L’histoire de la peinture à sauts et à gambades

« L’histoire de la peinture en moins deux heures ». La promesse sonne comme un slogan marketing. Hector Obalk a retenu la leçon d’Andy Warhol qu’il estime être un génie, non pas du pinceau, mais de la publicité (Andy Wharol n’est pas un grand artiste, 2001). Une thèse audacieuse qui lui vaudra pendant 9 ans de ne plus être publié dans beaucoup de revues spécialisées.
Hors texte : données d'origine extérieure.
<file path="config.mk">
export PLATFORM = sky130hd
export DESIGN_NAME = pll_dyn_cfg_flat
export DESIGN_NICKNAME = d
export VERILOG_FILES = /design/src/rtl/pll_dyn_cfg_if.sv /design/src/rtl/pll_dyn_cfg.sv /design/src/flat_wrapper.sv
export SDC_FILE = /design/constraint.sdc
export NUM_CORES = 1
export LEC_CHECK = 0
export BUFFER_PORTS_ARGS = -buffer_cell sky130_fd_sc_hd__buf_2
export CAP_MARGIN = 20
export CORE_AREA = 8 8 97 99
export DETAILED_ROUTE_END_ITERATION = 12
export DIE_AREA = 0 0 105 107
export PLACE_DENSITY = 0.67
export SYNTH_ARGS = -nofsm -noshare
export SYNTH_HDL_FRONTEND = slang
export SYNTH_SLANG_ARGS = --single-unit
</file>
<file path="constraint.sdc">
create_clock -name clk -period 4.31 [get_ports clk]
set_clock_uncertainty 0.15 [all_clocks]
set_input_delay 0.2155 -clock clk [delete_from_list [all_inputs] [get_ports clk]]
set_output_delay 0.2155 -clock clk [all_outputs]
set_load 0.005 [all_outputs]
</file>
<file path="src/rtl/pll_dyn_cfg_if.sv">
// Ratio-set handshake between a host and pll_dyn_cfg.
// Channel k of cfg_odiv sits at bits [10k+9:10k].
interface pll_dyn_cfg_if #(
  parameter int NUM_OUT = 1
);
  logic                  cfg_valid;
  logic                  cfg_ready;
  logic [9:0]            cfg_idiv;
  logic [9:0]            cfg_fdiv;
  logic [10*NUM_OUT-1:0] cfg_odiv;
  logic                  cfg_err;

  modport master (
    output cfg_valid, cfg_idiv, cfg_fdiv, cfg_odiv,
    input  cfg_ready, cfg_err
  );

  modport slave (
    input  cfg_valid, cfg_idiv, cfg_fdiv, cfg_odiv,
    output cfg_ready, cfg_err
  );
endinterface

</file>
<file path="src/rtl/pll_dyn_cfg.sv">
// Dynamic ratio reconfiguration and lock supervision for one GTP_PLL_E3 instance.
// Lock is synchronised, qualified over a stability window, retried on timeout and re-acquired after loss.
module pll_dyn_cfg #(
  parameter int NUM_OUT          = 1,
  parameter int DEF_IDIV         = 2,
  parameter int DEF_FDIV         = 24,
  parameter int DEF_ODIV         = 150,
  parameter int RST_HOLD_CYC     = 16,
  parameter int LOCK_STABLE_CYC  = 64,
  parameter int LOCK_TIMEOUT_CYC = 65536,
  parameter int MAX_RETRY        = 3,
  localparam int RW = (MAX_RETRY > 0) ? $clog2(MAX_RETRY + 1) : 1
) (
  input  logic                   clk,
  input  logic                   rst_n,
  pll_dyn_cfg_if.slave           cfg,
  input  logic                   pll_lock_i,
  output logic                   pll_rst_o,
  output logic                   rstodiv_o,
  output logic [9:0]             dyn_idiv_o,
  output logic [9:0]             dyn_fdiv_o,
  output logic [10*NUM_OUT-1:0]  dyn_odiv_o,
  output logic                   locked_o,
  output logic                   busy_o,
  output logic                   fail_o,
  output logic [RW-1:0]          retry_cnt_o,
  output logic [7:0]             lol_cnt_o
);
  localparam int HW = $clog2(RST_HOLD_CYC + 1);
  localparam int SW = $clog2(LOCK_STABLE_CYC + 1);
  localparam int TW = $clog2(LOCK_TIMEOUT_CYC + 1);

  typedef enum logic [1:0] {S_RST, S_WAIT, S_LOCKED, S_FAIL} state_e;
  state_e state_q, state_d;

  logic                  lock_meta_q, lock_s_q;
  logic [HW-1:0]         hold_q, hold_d;
  logic [SW-1:0]         stable_q, stable_d;
  logic [TW-1:0]         tmo_q, tmo_d;
  logic [RW-1:0]         retry_q, retry_d;
  logic [7:0]            lol_q, lol_d;
  logic [9:0]            idiv_q, idiv_d, fdiv_q, fdiv_d;
  logic [10*NUM_OUT-1:0] odiv_q, odiv_d;
  logic pll_rst_q, pll_rst_d, rstodiv_q, rstodiv_d, locked_q, locked_d;
  logic busy_q, busy_d, fail_q, fail_d, ready_q, ready_d, err_q, err_d;

  logic accept, odiv_zero, cfg_zero, load, stable_hit, timeout_hit, retry_left, lol;

  // cfg_ready is registered, so accept can only occur in LOCKED or FAIL.
  assign accept      = cfg.cfg_valid & ready_q;
  assign cfg_zero    = (cfg.cfg_idiv == 10'd0) | (cfg.cfg_fdiv == 10'd0) | odiv_zero;
  assign load        = accept & ~cfg_zero;
  assign stable_hit  = (state_q == S_WAIT) & lock_s_q & (stable_q == SW'(LOCK_STABLE_CYC - 1));
  assign timeout_hit = (state_q == S_WAIT) & (tmo_q == TW'(LOCK_TIMEOUT_CYC - 1));
  assign retry_left  = retry_q < RW'(MAX_RETRY);
  assign lol         = (state_q == S_LOCKED) & ~lock_s_q & ~load;

  always_comb begin
    odiv_zero = 1'b0;
    for (int k = 0; k < NUM_OUT; k++) begin
      if (cfg.cfg_odiv[10*k +: 10] == 10'd0) odiv_zero = 1'b1;
    end
  end

  always_ff @(posedge clk or negedge rst_n) begin
    if (!rst_n) state_q <= S_RST;
    else        state_q <= state_d;
  end

  // A valid handshake overrides everything, including a simultaneous loss of lock.
  always_comb begin
    state_d = state_q;
    if (load) begin
      state_d = S_RST;
    end else begin
      case (state_q)
        S_RST:    if (hold_q == HW'(RST_HOLD_CYC - 1)) state_d = S_WAIT;
        S_WAIT: begin
          if (stable_hit)       state_d = S_LOCKED;
          else if (timeout_hit) state_d = retry_left ? S_RST : S_FAIL;
        end
        S_LOCKED: if (!lock_s_q) state_d = S_RST;
        default:  state_d = state_q;
      endcase
    end
  end

  always_comb begin
    pll_rst_d = (state_d == S_RST) | (state_d == S_FAIL);
    rstodiv_d = (state_d != S_LOCKED);
    locked_d  = (state_d == S_LOCKED);
    busy_d    = (state_d == S_RST) | (state_d == S_WAIT);
    fail_d    = (state_d == S_FAIL);
    ready_d   = (state_d == S_LOCKED) | (state_d == S_FAIL);
    err_d     = accept & cfg_zero;
  end

  always_comb begin
    hold_d   = '0;
    stable_d = '0;
    tmo_d    = '0;
    retry_d  = retry_q;
    lol_d    = lol_q;
    idiv_d   = idiv_q;
    fdiv_d   = fdiv_q;
    odiv_d   = odiv_q;
    if (state_q == S_RST && state_d == S_RST)              hold_d   = hold_q + HW'(1);
    if (state_q == S_WAIT && state_d == S_WAIT)            tmo_d    = tmo_q + TW'(1);
    if (state_q == S_WAIT && state_d == S_WAIT && lock_s_q) stable_d = stable_q + SW'(1);
    if (load || lol || state_d == S_LOCKED)                retry_d  = '0;
    else if (timeout_hit && !stable_hit && retry_left)     retry_d  = retry_q + RW'(1);
    if (lol && lol_q != 8'hFF)                             lol_d    = lol_q + 8'd1;
    if (load) begin
      idiv_d = cfg.cfg_idiv;
      fdiv_d = cfg.cfg_fdiv;
      odiv_d = cfg.cfg_odiv;
    end
  end

  always_ff @(posedge clk or negedge rst_n) begin
    if (!rst_n) begin
      lock_meta_q <= 1'b0;
      lock_s_q    <= 1'b0;
      hold_q      <= '0;
      stable_q    <= '0;
      tmo_q       <= '0;
      retry_q     <= '0;
      lol_q       <= '0;
      idiv_q      <= 10'(DEF_IDIV);
      fdiv_q      <= 10'(DEF_FDIV);
      odiv_q      <= {NUM_OUT{10'(DEF_ODIV)}};
      pll_rst_q   <= 1'b1;
      rstodiv_q   <= 1'b1;
      locked_q    <= 1'b0;
      busy_q      <= 1'b1;
      fail_q      <= 1'b0;
      ready_q     <= 1'b0;
      err_q       <= 1'b0;
    end else begin
      lock_meta_q <= pll_lock_i;
      lock_s_q    <= lock_meta_q;
      hold_q      <= hold_d;
      stable_q    <= stable_d;
      tmo_q       <= tmo_d;
      retry_q     <= retry_d;
      lol_q       <= lol_d;
      idiv_q      <= idiv_d;
      fdiv_q      <= fdiv_d;
      odiv_q      <= odiv_d;
      pll_rst_q   <= pll_rst_d;
      rstodiv_q   <= rstodiv_d;
      locked_q    <= locked_d;
      busy_q      <= busy_d;
      fail_q      <= fail_d;
      ready_q     <= ready_d;
      err_q       <= err_d;
    end
  end

  assign cfg.cfg_ready = ready_q;
  assign cfg.cfg_err   = err_q;
  assign pll_rst_o     = pll_rst_q;
  assign rstodiv_o     = rstodiv_q;
  assign dyn_idiv_o    = idiv_q;
  assign dyn_fdiv_o    = fdiv_q;
  assign dyn_odiv_o    = odiv_q;
  assign locked_o      = locked_q;
  assign busy_o        = busy_q;
  assign fail_o        = fail_q;
  assign retry_cnt_o   = retry_q;
  assign lol_cnt_o     = lol_q;
endmodule

</file>
<file path="src/flat_wrapper.sv">
// flat-port wrapper written by rule: the top's interface ports become plain ports
module pll_dyn_cfg_flat 
#(
  parameter int NUM_OUT          = 1,
  parameter int DEF_IDIV         = 2,
  parameter int DEF_FDIV         = 24,
  parameter int DEF_ODIV         = 150,
  parameter int RST_HOLD_CYC     = 16,
  parameter int LOCK_STABLE_CYC  = 64,
  parameter int LOCK_TIMEOUT_CYC = 65536,
  parameter int MAX_RETRY        = 3,
  localparam int RW = (MAX_RETRY > 0) ? $clog2(MAX_RETRY + 1) : 1
)
  (clk, rst_n, pll_lock_i, pll_rst_o, rstodiv_o, dyn_idiv_o, dyn_fdiv_o, dyn_odiv_o, locked_o, busy_o, fail_o, retry_cnt_o, lol_cnt_o, cfg_cfg_valid, cfg_cfg_idiv, cfg_cfg_fdiv, cfg_cfg_odiv, cfg_cfg_ready, cfg_cfg_err);
  pll_dyn_cfg_if #(.NUM_OUT(NUM_OUT)) cfg_i ();
  input  logic clk;
  input  logic rst_n;
  input  logic pll_lock_i;
  output logic pll_rst_o;
  output logic rstodiv_o;
  output logic [9:0] dyn_idiv_o;
  output logic [9:0] dyn_fdiv_o;
  output logic [10*NUM_OUT-1:0] dyn_odiv_o;
  output logic locked_o;
  output logic busy_o;
  output logic fail_o;
  output logic [RW-1:0] retry_cnt_o;
  output logic [7:0] lol_cnt_o;
  input wire logic [$bits(cfg_i.cfg_valid)-1:0] cfg_cfg_valid;
  input wire logic [$bits(cfg_i.cfg_idiv)-1:0] cfg_cfg_idiv;
  input wire logic [$bits(cfg_i.cfg_fdiv)-1:0] cfg_cfg_fdiv;
  input wire logic [$bits(cfg_i.cfg_odiv)-1:0] cfg_cfg_odiv;
  output wire logic [$bits(cfg_i.cfg_ready)-1:0] cfg_cfg_ready;
  output wire logic [$bits(cfg_i.cfg_err)-1:0] cfg_cfg_err;
  assign cfg_i.cfg_valid = cfg_cfg_valid;
  assign cfg_i.cfg_idiv = cfg_cfg_idiv;
  assign cfg_i.cfg_fdiv = cfg_cfg_fdiv;
  assign cfg_i.cfg_odiv = cfg_cfg_odiv;
  assign cfg_cfg_ready = cfg_i.cfg_ready;
  assign cfg_cfg_err = cfg_i.cfg_err;
  pll_dyn_cfg #(.NUM_OUT(NUM_OUT), .DEF_IDIV(DEF_IDIV), .DEF_FDIV(DEF_FDIV), .DEF_ODIV(DEF_ODIV), .RST_HOLD_CYC(RST_HOLD_CYC), .LOCK_STABLE_CYC(LOCK_STABLE_CYC), .LOCK_TIMEOUT_CYC(LOCK_TIMEOUT_CYC), .MAX_RETRY(MAX_RETRY)) u_core (.clk(clk), .rst_n(rst_n), .cfg(cfg_i), .pll_lock_i(pll_lock_i), .pll_rst_o(pll_rst_o), .rstodiv_o(rstodiv_o), .dyn_idiv_o(dyn_idiv_o), .dyn_fdiv_o(dyn_fdiv_o), .dyn_odiv_o(dyn_odiv_o), .locked_o(locked_o), .busy_o(busy_o), .fail_o(fail_o), .retry_cnt_o(retry_cnt_o), .lol_cnt_o(lol_cnt_o));
endmodule
</file>
# ---- Word-level counts from Yosys, hierarchy flattened
# Cells that the tools add are included.
dict set report word_totals {
  regBits 80
  input_bits 34
  output_inout_bits 47
  word_cells 78
}
dict set report op_classes {
  addsub 5
  n_lt_le_gt_ge 1
  n_eq_ne 10
  muxes 13
  bitwise 16
  reduce_logical 15
}
# op count
set ops {}
lappend ops {{10-bit logical NOT} 3}
lappend ops {{17-bit by 1-bit adder with 17-bit output, second input constant} 1}
lappend ops {{17-bit by 16-bit == test with 1-bit output, second input constant} 1}
lappend ops {{17-bit 2-to-1 mux} 1}
lappend ops {{2-bit 2-to-1 mux} 8}
lappend ops {{8-bit by 1-bit adder with 8-bit output, second input constant} 1}
lappend ops {{1-bit AND} 8}
lappend ops {{8-bit inequality test, second input constant} 1}
lappend ops {{7-bit by 1-bit adder with 7-bit output, second input constant} 1}
lappend ops {{7-bit by 6-bit == test with 1-bit output, second input constant} 1}
lappend ops {{7-bit 2-to-1 mux} 1}
lappend ops {{2-bit == test, second input constant} 3}
lappend ops {{1-bit logical AND} 6}
lappend ops {{2-bit one-hot mux with 3 select lines} 1}
lappend ops {{5-bit by 1-bit adder with 5-bit output, second input constant} 1}
lappend ops {{5-bit by 4-bit == test with 1-bit output, second input constant} 1}
lappend ops {{5-bit 2-to-1 mux} 1}
lappend ops {{1-bit OR} 5}
lappend ops {{2-bit by 1-bit == test with 1-bit output, second input constant} 2}
lappend ops {{2-bit logical NOT} 2}
lappend ops {{1-bit inverter} 3}
lappend ops {{2-bit by 1-bit adder with 2-bit output, second input constant} 1}
lappend ops {{1-bit logical OR} 2}
lappend ops {{2-bit < comparator, second input constant} 1}
lappend ops {{4 further kinds} 4}

# ---- Logic depth before layout (Yosys ltp)
# Gate-level depths: netlist of the first run.
dict set report logic_depth {
  ltp_word 10
  depth_mapped 14
  ltp_nobuf 14
}

# ---- Worst setup path after synthesis of the first run
# OpenSTA, ideal clock, no wires.
dict set report synth_timing {
  path_type {reg-to-reg}
  start {register u_core.tmo_q[0]}
  end {register u_core.tmo_q[10]}
  setup_ns 0.132
  arrival_time_ns 2.557
  setup_slack_ns 1.471
  path_stages_with_launch 15
  path_buffers 1
  synth_period_minus_slack_ns 2.839
  path_cell_list {dfrtp_1 -> ha_1 -> nand3_1 -> nor2_1 -> nand3_1 -> nor2_1 -> ha_1 -> nor2b_1 -> o21bai_1 -> a22o_1 -> and2_2 -> ha_1 -> nand2_1 -> clkbuf_1 -> nor2_1}
}
dict set report synth_between {
  elab_chain_cells 9
  word_cells_on_any_way 10
  classes_between {1 x add/sub; 2 x eq/ne; 5 x mux; 1 x bitwise; 1 x reduce/logical}
}
# element line_no
set synth_rtl {}
lappend synth_rtl {{from (decl)} pll_dyn_cfg.sv:39} ;# logic [TW-1:0] tmo_q, tmo_d;
lappend synth_rtl {{from (signal assigned)} pll_dyn_cfg.sv:144} ;# tmo_q <= tmo_d;
lappend synth_rtl {{17-bit by 16-bit == test with 1-bit output} pll_dyn_cfg.sv:54} ;# assign timeout_hit = (state_q == S_WAIT) & (tmo_q == TW'(LOCK_TIMEOUT_CYC - 1));
lappend synth_rtl {{1-bit AND} pll_dyn_cfg.sv:54}
lappend synth_rtl {{2-bit 2-to-1 mux} pll_dyn_cfg.sv:80} ;# else if (timeout_hit) state_d = retry_left ? S_RST : S_FAIL;
lappend synth_rtl {{2-bit 2-to-1 mux} pll_dyn_cfg.sv:79} ;# if (stable_hit) state_d = S_LOCKED;
lappend synth_rtl {{2-bit one-hot mux with 3 select lines} pll_dyn_cfg.sv:76} ;# case (state_q)
lappend synth_rtl {{2-bit 2-to-1 mux} pll_dyn_cfg.sv:73} ;# if (load) begin
lappend synth_rtl {{named net u_core.state_d[0]} pll_dyn_cfg.sv:34} ;# state_e state_q, state_d;
lappend synth_rtl {{2-bit by 1-bit == test with 1-bit output} pll_dyn_cfg.sv:108} ;# if (state_q == S_WAIT && state_d == S_WAIT) tmo_d = tmo_q + TW'(1);
lappend synth_rtl {{1-bit logical AND} pll_dyn_cfg.sv:108}
lappend synth_rtl {{17-bit 2-to-1 mux} pll_dyn_cfg.sv:108}
lappend synth_rtl {{named net u_core.tmo_d[10]} pll_dyn_cfg.sv:39}
# The timed path passes the listed nets, and every way through them passes these cells.
# A chain may end at the register's enable or synchronous reset.

# ---- Worst setup path in the final report of the first run
dict set report layout_timing {
  start {input port cfg_cfg_fdiv[5]}
  end {register u_core.tmo_q[15]}
}
dict set report layout_between {
  elab_chain_cells 9
}
# element line_no
set layout_rtl {}
lappend layout_rtl {{from (decl)} flat_wrapper.sv:31} ;# input wire logic [$bits(cfg_i.cfg_fdiv)-1:0] cfg_cfg_fdiv;
lappend layout_rtl {{10-bit logical NOT} pll_dyn_cfg.sv:51} ;# assign cfg_zero = (cfg.cfg_idiv == 10'd0) | (cfg.cfg_fdiv == 10'd0) | odiv_zero;
lappend layout_rtl {{1-bit OR (2 in series)} pll_dyn_cfg.sv:51}
lappend layout_rtl {{1-bit inverter} pll_dyn_cfg.sv:52} ;# assign load = accept & ~cfg_zero;
lappend layout_rtl {{1-bit AND} pll_dyn_cfg.sv:52}
lappend layout_rtl {{2-bit 2-to-1 mux} pll_dyn_cfg.sv:73}
lappend layout_rtl {{named net u_core.state_d[1]} pll_dyn_cfg.sv:34}
lappend layout_rtl {{2-bit by 1-bit == test with 1-bit output} pll_dyn_cfg.sv:108}
lappend layout_rtl {{1-bit logical AND} pll_dyn_cfg.sv:108}
lappend layout_rtl {{17-bit 2-to-1 mux} pll_dyn_cfg.sv:108}
lappend layout_rtl {{named net u_core.tmo_d[15]} pll_dyn_cfg.sv:39}
# The timed path passes the listed nets, and every way through them passes these cells.

==> reports/metrics.yaml, run 1 <==
synth:
  synth_area_sq_um: 3480
  yosysWarnings: 0
  synthDominantCellAreaShare_pct: 50.4
  ys_async_sr_fraction_pct: 100
  synth.area.top_cells: "dfrtp_1 (50%), mux2_2 (9.7%), dfstp_2 (7.6%), xnor2_1 (4.3%), nor2_1 (4.0%)"
  syn-instance-count: 277
  synth.avg_cell_area_sq_um: 12.5
  ys_seq_area_share_pct: 58.0
  synth_top_flop_cell: "dfrtp_1"
  ys_seq_elements: 80
  synth-edff-count: 0
  syn-num-nets: 322
  yosysTopAreaCell: "dfrtp_1"
  ys_types: 39
detailed_routing:
  vias: 2426
  ant_nets: 0
  firstDrtPassIters: 4
  remaining_drc_errors: 0
  vias_per_cell: 4.79
  drt_iter0_drc: 87
  wirelength_mm: 7.41
  drt-wirelength-per-cell_um: 14.6
power_and_ir_drop:
  powerDensity_nw_per_um2: 304
  netSwitchingFraction_pct: 23.9
  vdd_drop_max_v: 0.000149
  p_switching_w: 0.000326
  pwr-share-comb_pct: 7.3
  power.leakage_nw: 2.22
  p_seq_share_pct: 57.2
  clkPwrFrac_pct: 35.5
  intPower_w: 0.00104
clock_network:
  postCtsSetupBuffers: 0
  cts.sinks: 80
  cts_root_buf: "clkbuf_8"
  clk_path_buf_depth: 2
  cts_buffers: 9
  cts.clk_slew.worst_paths_ns: 0.08
  cts_tree: "built"
  insertion_delay_ns: 0.35
  htree_levels: 3
sta:
  rsz0062_at_grt: "false"
  period_share_pct: 72.1
  hold_viol_final: 0
  fin_tns_setup_ns: 0
  fmax_ghz: 0.322
  setup_ws_ns: 1.20
  setup_viol: 0
  maxSlewViolCount: 0
  layout_min_cycle_time_ns: 3.11
  worst_pin_slew_ns: 0.721
  max-slew-margin-rel_pct: 51.9
global_routing:
  grt_max_degree: 81
  antenna_found_initial: 0
  grt_pass1_wl_mm: 12.3
  globalRouteOverflowTotal: 0
  gr-usage-all-layers_pct: 13.5
  grt_pass1_vias: 2560
worst_setup_path:
  cp.arrival_ns: 3.17
  cp-start-kind: "input port"
  endpoint_kind: "flop"
  reg2regPathDepth: 13
  crit_slowest_cell: "dlygate4sd3_1"
  crit_chain: "dlygate4sd3_1 > buf_2 > nor4_1 > nand3_1 > nand4b_4 > a21boi_2 > inv_1 > ha_1 > nand2_1 > nor2_1"
  max_stage_delay_ns: 0.55
  reg2reg_from: "u_core.tmo_q[0]$_DFF_PN0_"
  cp_data_required_time_ns: 4.37
  reg2reg_to: "u_core.tmo_q[15]$_DFF_PN0_"
  cp_max_fo: 41
  path_class: "input port to flop"
  rrSetupSlack_ns: 1.20
placement:
  portBuffers: 80
  dp.cells: 457
  dp_hpwl_mm: 4.99
  place.gp.congestion: 0.775
  pre_cts_ws_ns: 1.19
layout:
  drive_gt1_share_pct: 37.3
  stdcell_count: 507
  num-nets-final: 442
  area_delta_synth_final_pct: 29.1
  antenna_cells: 0
  post-route-util_pct: 56.6
  fillers: 700
die:
  fp.dieW_um: 105
  pin_count: 81
  core-area_sq_um: 7930
  die_h_um: 107
  initial_utilization_pct: 43.8
  die-area_sq_um: 11200
  row_count: 33
run_status:
  status: "completed"
min_path:
  hold_path.class: "input port to async pin"
flow_run:
  drv_cap: 0
-- how the worst max path moves through the flow --
stage,slack [ns],endpoint,start
finish,1.20,u_core.tmo_q[15]$_DFF_PN0_,cfg_cfg_fdiv[5]
global placement,1.28,u_core.tmo_q[10]$_DFF_PN0_,u_core.tmo_q[0]$_DFF_PN0_
detailed placement,1.19,u_core.tmo_q[15]$_DFF_PN0_,u_core.tmo_q[0]$_DFF_PN0_
CTS,1.17,u_core.tmo_q[15]$_DFF_PN0_,u_core.tmo_q[0]$_DFF_PN0_
floorplan,1.47,u_core.tmo_q[10]$_DFF_PN0_,u_core.tmo_q[0]$_DFF_PN0_
global route,0.84,u_core.tmo_q[13]$_DFF_PN0_,u_core.tmo_q[0]$_DFF_PN0_
-- state kept, by name, indices dropped and copies added, names as in the netlist --
| signal | cells |
|---|---|
| u_core.hold_q | 5 |
| u_core.dyn_odiv_o | 10 |
| u_core.retry_cnt_o | 2 |
| u_core.pll_rst_o | 1 |
| u_core.cfg.cfg_err | 1 |
| u_core.dyn_idiv_o | 10 |
| u_core.cfg.cfg_ready | 1 |
| u_core.state_q | 2 |
| u_core.rstodiv_o | 1 |
| u_core.stable_q | 7 |
| u_core.tmo_q | 17 |
| u_core.lol_cnt_o | 8 |
| u_core.lock_meta_q | 1 |
| u_core.lock_s_q | 1 |
| u_core.fail_o | 1 |
| u_core.busy_o | 1 |
| u_core.locked_o | 1 |
| u_core.dyn_fdiv_o | 10 |
-- synthesized netlist by cell type, drive strengths merged (3+ instances only) --
cell type   n
inv         6
and3        6
o21ai       4
mux2       31
nand2      14
xor2       10
and2        3
ha         11
and4        4
dfstp      10
nor4        6
buf         4
nor2       37
nand4       4
dfrtp      70
xnor2      17
nand3      17
-- layout make-up --
| cell class | instances | area, sq um | area share (%) |
|---|---|---|---|
| timing repair buffer | 114 | 761 | 17.0 |
| sequential | 80 | 2010 | 44.9 |
| clock inverter | 6 | 43.8 | 0.976 |
| clock buffer | 10 | 128 | 2.84 |
| multi-input combinational | 186 | 1390 | 30.9 |
| tap | 105 | 131 | 2.93 |
| inverter | 6 | 22.5 | 0.502 |
-- worst max-delay path: cells and delay by family --
kind | cells | cell delay (ns)
buf+inv | 3 | 0.77
simple gates | 5 | 1.65
compound gates | 1 | 0.32
fa+ha+maj | 1 | 0.22
-- cells in the final DEF, fill, tap and decap left out, types with 2 or more instances in the layout --
master and instances:
dlygate4sd3_1 33, dfrtp_1 70, or3_1 2, inv_1 6
nor4_1 6, and2_1 2, clkbuf_8 9, ha_1 11
nor2b_1 2, and3_1 6, nand4_2 2, nor3_2 2
buf_2 79, o21ai_0 4, or2_2 2, and4_1 4
xor2_1 10, mux2_2 30, nand3_1 17, nand3b_1 2
a21oi_1 2, nand2_1 13, clkinv_4 2, nor2_1 37
nand4_1 2, clkinv_2 2, xnor2_1 17, dfstp_2 10
-- per-layer routing --
metal	vias to the layer above	part of all wire [%]	global-route usage [%]
li1	1188	-	-
met1	1163	44	16.4
met2	62	50	21.1
met3	13	3.8	3.72
met4	0	2.5	7.85
met5	-	0	0
-- power groups by stage --
| stage | Sequential (W) | Clock, W | Combinational, W |
|---|---|---|---|
| floorplan | 0.000796 | 0 | 0.0000188 |
| global placement | 0.000794 | 0 | 0.0000732 |
| detailed placement | 0.000795 | 0 | 0.0000739 |
| CTS | 0.000781 | 0.000504 | 0.0000977 |
| global route | 0.000783 | 0.000532 | 0.000110 |
| finish | 0.000781 | 0.000485 | 0.0000990 |
-- through the flow --
stage,power (W),hold slack [ns],instance area [sq um]
finish,0.00136,0.0669,4490
global route,0.00142,0.0582,4490
CTS,0.00138,0.211,4460
detailed placement,0.000869,0.175,3960
global placement,0.000867,0.175,3960
floorplan,0.000815,-0.230,3480
-- timing repair --
item | CTS | global route
endpoints found under the hold margin | 102 | 0
endpoints found under the setup margin | 0 | 0
hold buffers | 33 | 0
resized for setup | 0 | 0
-- cells by family (layout without fill, tap and decap cells) --
logic type	Yosys count	count (layout)	share of synthesized area [%]
simple gates	105	105	16.6
compound gates	11	11	2.09
mux	32	32	10.4
flops	80	80	58.0
xor+xnor	27	27	6.80
buf+inv	11	136	2.16
fa+ha+maj	11	11	3.96
Power figures use the tool's default switching activity.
Et si « le courage était d’être antipathique »  ? lance-t-il à son auditoire du Théâtre de l’Atelier à Paris.   

 

Grands concepts par petites touches 

Dans cette conférence intelligente, le critique d’art dépeint par petites touches quelques grands concepts de l’histoire de la peinture. Des Primitivistes italiens aux grands peintres de la Renaissance, des Maniéristes aux artistes de la Modernité  : l’œil du spectateur est captivé par des projections mouvantes et des arrêts sur image étonnants. Nous chaussons nos bottes de Sept lieux pour traverser à pas de géant les tableaux de Giotto, Michel-Ange, Caravage, Braque, Yves Klein… C’est avec délices que l’on tente de débusquer quelques détails cachés. L’oreille est aussi enchantée par la présence sur scène d’un violon et d’un violoncelle. La musique de Bach, ou encore celle d’Haydn vient illustrer le propos et accompagner cette remontée dans le temps.  

 

Un manifeste pour la critique d’art    

Hector Obalk est à l’image de son sujet : haut en couleur. Avec sa verve tranchante, l’historien d’art n’hésite pas à s’attaquer à certains tableaux célèbres. Il ne demande pas au public d’adhérer. Au contraire, il le provoque. Son regard sur la surenchère métaphysique dans l’art contemporain est plein d’ironie. Au bout du compte, ce spectacle nous offre un panorama des grands mouvements picturaux. La délectation d’Hector Obalk est contagieuse. Les anecdotes personnelles se mêlent à l’histoire de la peinture dans un joyeux désordre. Son ton léger nous éloigne de la solennité du musée. La convivialité du théâtre se substitue au silence traditionnel de la contemplation solitaire. Derrière l’ambition généraliste de ce spectacle concept se dessine en creux un authentique manifeste pour la critique d’art.